# Leveraging Large Language Models and Machine Learning for Success Analysis in Robust Cancer Crowdfunding Predictions: Quantitative Study

**Authors:** Runa Bhaumik, Abhishikta Roy, Vineet Srivastava, Lokesh Boggavarapu, Ranganathan Chandrasekaran, Edward K Mensah, John Galvin

PMC · DOI: 10.2196/73448 · 2025-11-19

## TL;DR

This study uses advanced AI models to analyze crowdfunding campaigns for cancer patients, identifying key factors like communication and financial hardship that predict success.

## Contribution

The study introduces a novel framework combining large language models and machine learning to predict medical crowdfunding success with higher accuracy.

## Key findings

- Gradient boosting outperformed other algorithms in identifying successful campaigns with high sensitivity (0.786–0.798).
- Key predictors of success include medical severity, financial hardship, and empathetic communication.
- LLMs like GPT-4o extract nuanced linguistic and social features that improve predictive modeling.

## Abstract

Recent advances in large language models (LLMs) such as GPT-4o offer a transformative opportunity to extract nuanced linguistic, emotional, and social features from medical crowdfunding campaign texts at scale. These models enable a deeper understanding of the factors influencing campaign success far beyond what structured data alone can reveal.

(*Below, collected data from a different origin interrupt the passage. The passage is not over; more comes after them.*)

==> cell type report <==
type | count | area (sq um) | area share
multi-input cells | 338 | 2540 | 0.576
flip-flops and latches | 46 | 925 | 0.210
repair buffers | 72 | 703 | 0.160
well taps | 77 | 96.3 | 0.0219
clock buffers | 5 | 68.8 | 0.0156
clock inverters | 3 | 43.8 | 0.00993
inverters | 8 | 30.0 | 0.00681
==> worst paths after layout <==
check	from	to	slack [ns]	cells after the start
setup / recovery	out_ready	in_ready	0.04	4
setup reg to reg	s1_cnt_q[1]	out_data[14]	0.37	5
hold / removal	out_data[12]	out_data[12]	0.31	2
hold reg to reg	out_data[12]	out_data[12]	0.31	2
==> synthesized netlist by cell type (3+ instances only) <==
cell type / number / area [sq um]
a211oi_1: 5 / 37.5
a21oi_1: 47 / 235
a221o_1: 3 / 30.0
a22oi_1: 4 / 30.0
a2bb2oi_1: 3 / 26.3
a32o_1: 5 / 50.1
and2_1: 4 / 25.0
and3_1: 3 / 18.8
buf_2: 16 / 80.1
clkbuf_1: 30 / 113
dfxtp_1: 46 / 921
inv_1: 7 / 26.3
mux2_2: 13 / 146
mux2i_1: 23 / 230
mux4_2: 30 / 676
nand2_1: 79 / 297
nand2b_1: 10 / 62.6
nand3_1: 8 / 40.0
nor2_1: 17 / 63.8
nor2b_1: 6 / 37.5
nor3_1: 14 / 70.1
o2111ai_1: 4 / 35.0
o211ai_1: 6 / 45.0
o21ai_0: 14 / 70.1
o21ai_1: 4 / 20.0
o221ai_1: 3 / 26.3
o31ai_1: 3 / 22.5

Given these advancements, there is a pressing need for an integrated modeling framework that leverages both LLM-derived features and machine learning algorithms to more accurately predict and explain success in medical crowdfunding.

This study addressed the gap of failure to capture the deeper psychosocial and clinical nuances that influence campaign success. It leveraged cutting-edge machine learning techniques alongside state-of-the-art LLMs such as GPT-4o to automatically generate and extract nuanced linguistic, social, and clinical features from campaign narratives. By combining these features with ensemble learning approaches, the proposed methodology offers a novel and more comprehensive strategy for understanding and predicting crowdfunding success in the medical domain.

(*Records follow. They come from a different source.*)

`src/rtl/mem_addr_arbiter_if.sv`:
```
// rtl/mem_addr_arbiter_if.sv - requester/arbiter bus bundle for the memory-address arbiter
interface mem_addr_arbiter_if;
  logic [3:0] req;
  logic [3:0] wr;
  logic [3:0] grant;
  logic [3:0] done;
  logic [2:0] mux_sel;
  logic       mem_wr;
  logic       busy;

  modport master (
    output req, wr,
    input  grant, done, mux_sel, mem_wr, busy
  );

  modport slave (
    input  req, wr,
    output grant, done, mux_sel, mem_wr, busy
  );
endinterface

```
`src/rtl/mem_addr_arbiter.sv`:
```
// rtl/mem_addr_arbiter.sv - 4-requester memory-address arbiter with wait-state counter
// MEMARB_RR_EN selects round-robin among requesters 0,1,3; otherwise fixed priority 2>1>3>0.
module mem_addr_arbiter #(
  parameter int MEM_LAT = 2,
  parameter int CNT_W   = 4
) (
  input  logic             clk,
  input  logic             reset_n,
  mem_addr_arbiter_if.slave bus
);

  localparam int LAT_EFF = (MEM_LAT == 0) ? 1 : MEM_LAT;
  localparam logic [CNT_W-1:0] CNT_LOAD = CNT_W'(LAT_EFF - 1);
  localparam logic [CNT_W-1:0] CNT_ONE  = CNT_W'(1);

  typedef enum logic [1:0] {
    IDLE   = 2'd0,
    ACCESS = 2'd1,
    DONE   = 2'd2
  } state_t;

  state_t           state;
  logic [CNT_W-1:0] cnt;
  logic [1:0]       owner;
  logic [1:0]       win;
  logic             any_req;

  assign any_req = |bus.req;

`ifdef MEMARB_RR_EN
  logic [1:0] rr_ptr;
  logic [1:0] cand1;
  logic [1:0] cand2;

  // Cyclic order over the non-exception requesters: 0 -> 1 -> 3 -> 0.
  function automatic logic [1:0] rr_next(input logic [1:0] idx);
    case (idx)
      2'd0:    rr_next = 2'd1;
      2'd1:    rr_next = 2'd3;
      default: rr_next = 2'd0;
    endcase
  endfunction

  assign cand1 = rr_next(rr_ptr);
  assign cand2 = rr_next(cand1);

  always_comb begin
    win = 2'd0;
    if (bus.req[2])           win = 2'd2;
    else if (bus.req[rr_ptr]) win = rr_ptr;
    else if (bus.req[cand1])  win = cand1;
    else                      win = cand2;
  end
`else
  always_comb begin
    win = 2'd0;
    if (bus.req[2])      win = 2'd2;
    else if (bus.req[1]) win = 2'd1;
    else if (bus.req[3]) win = 2'd3;
    else                 win = 2'd0;
  end
`endif

  always_ff @(posedge clk) begin
    if (!reset_n) begin
      state       <= IDLE;
      cnt         <= '0;
      owner       <= 2'd0;
      bus.grant   <= 4'b0000;
      bus.done    <= 4'b0000;
      bus.mux_sel <= 3'b000;
      bus.mem_wr  <= 1'b0;
      bus.busy    <= 1'b0;
`ifdef MEMARB_RR_EN
      rr_ptr      <= 2'd0;
`endif
    end else begin
      case (state)
        IDLE: begin
          bus.done <= 4'b0000;
          if (any_req) begin
            state       <= ACCESS;
            owner       <= win;
            cnt         <= CNT_LOAD;
            bus.grant   <= 4'b0001 << win;
            bus.mux_sel <= {1'b0, win};
            bus.mem_wr  <= bus.wr[win];
            bus.busy    <= 1'b1;
          end else begin
            bus.grant   <= 4'b0000;
            bus.mux_sel <= 3'b000;
            bus.mem_wr  <= 1'b0;
            bus.busy    <= 1'b0;
          end
        end
        ACCESS: begin
          // Requests are not re-examined here: a dropped req still completes.
          if (cnt == '0) begin
            state      <= DONE;
            bus.done   <= 4'b0001 << owner;
            bus.mem_wr <= 1'b0;
          end else begin
            cnt <= cnt - CNT_ONE;
          end
        end
        DONE: begin
          state       <= IDLE;
          bus.done    <= 4'b0000;
          bus.grant   <= 4'b0000;
          bus.mux_sel <= 3'b000;
          bus.mem_wr  <= 1'b0;
          bus.busy    <= 1'b0;
`ifdef MEMARB_RR_EN
          if (owner != 2'd2) rr_ptr <= rr_next(owner);
`endif
        end
        default: begin
          state       <= IDLE;
          bus.done    <= 4'b0000;
          bus.grant   <= 4'b0000;
          bus.mux_sel <= 3'b000;
          bus.mem_wr  <= 1'b0;
          bus.busy    <= 1'b0;
        end
      endcase
    end
  end

endmodule
```
`src/flat_wrapper.sv`:
```
// flat-port wrapper written by rule: the top's interface ports become plain ports
module mem_addr_arbiter_flat 
#(
  parameter int MEM_LAT = 2,
  parameter int CNT_W   = 4
)
  (clk, reset_n, bus_req, bus_wr, bus_grant, bus_done, bus_mux_sel, bus_mem_wr, bus_busy);
  mem_addr_arbiter_if bus_i ();
  input  logic clk;
  input  logic reset_n;
  input wire logic [$bits(bus_i.req)-1:0] bus_req;
  input wire logic [$bits(bus_i.wr)-1:0] bus_wr;
  output wire logic [$bits(bus_i.grant)-1:0] bus_grant;
  output wire logic [$bits(bus_i.done)-1:0] bus_done;
  output wire logic [$bits(bus_i.mux_sel)-1:0] bus_mux_sel;
  output wire logic [$bits(bus_i.mem_wr)-1:0] bus_mem_wr;
  output wire logic [$bits(bus_i.busy)-1:0] bus_busy;
  assign bus_i.req = bus_req;
  assign bus_i.wr = bus_wr;
  assign bus_grant = bus_i.grant;
  assign bus_done = bus_i.done;
  assign bus_mux_sel = bus_i.mux_sel;
  assign bus_mem_wr = bus_i.mem_wr;
  assign bus_busy = bus_i.busy;
  mem_addr_arbiter #(.MEM_LAT(MEM_LAT), .CNT_W(CNT_W)) u_core (.clk(clk), .reset_n(reset_n), .bus(bus_i));
endmodule
```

We used GPT-4o to extract linguistic and social determinants of health features from cancer crowdfunding campaign narratives. A random forest model with permutation importance was applied to rank features based on their contribution to predicting campaign success. Four machine learning algorithms—random forest, gradient boosting, logistic regression, and elastic net—were evaluated using stratified 10-fold cross-validation, with performance measured through accuracy, sensitivity, and specificity.

Gradient boosting consistently outperformed the other algorithms in terms of sensitivity (consistently 0.786 to 0.798), indicating its superior ability to identify successful crowdfunding campaigns using linguistic and social determinants of health features. The permutation importance score revealed that for severe medical conditions, income loss, chemotherapy treatment, clear and effective communication, cognitive understanding, family involvement, empathy, and social behaviors play an important role in the success of campaigns.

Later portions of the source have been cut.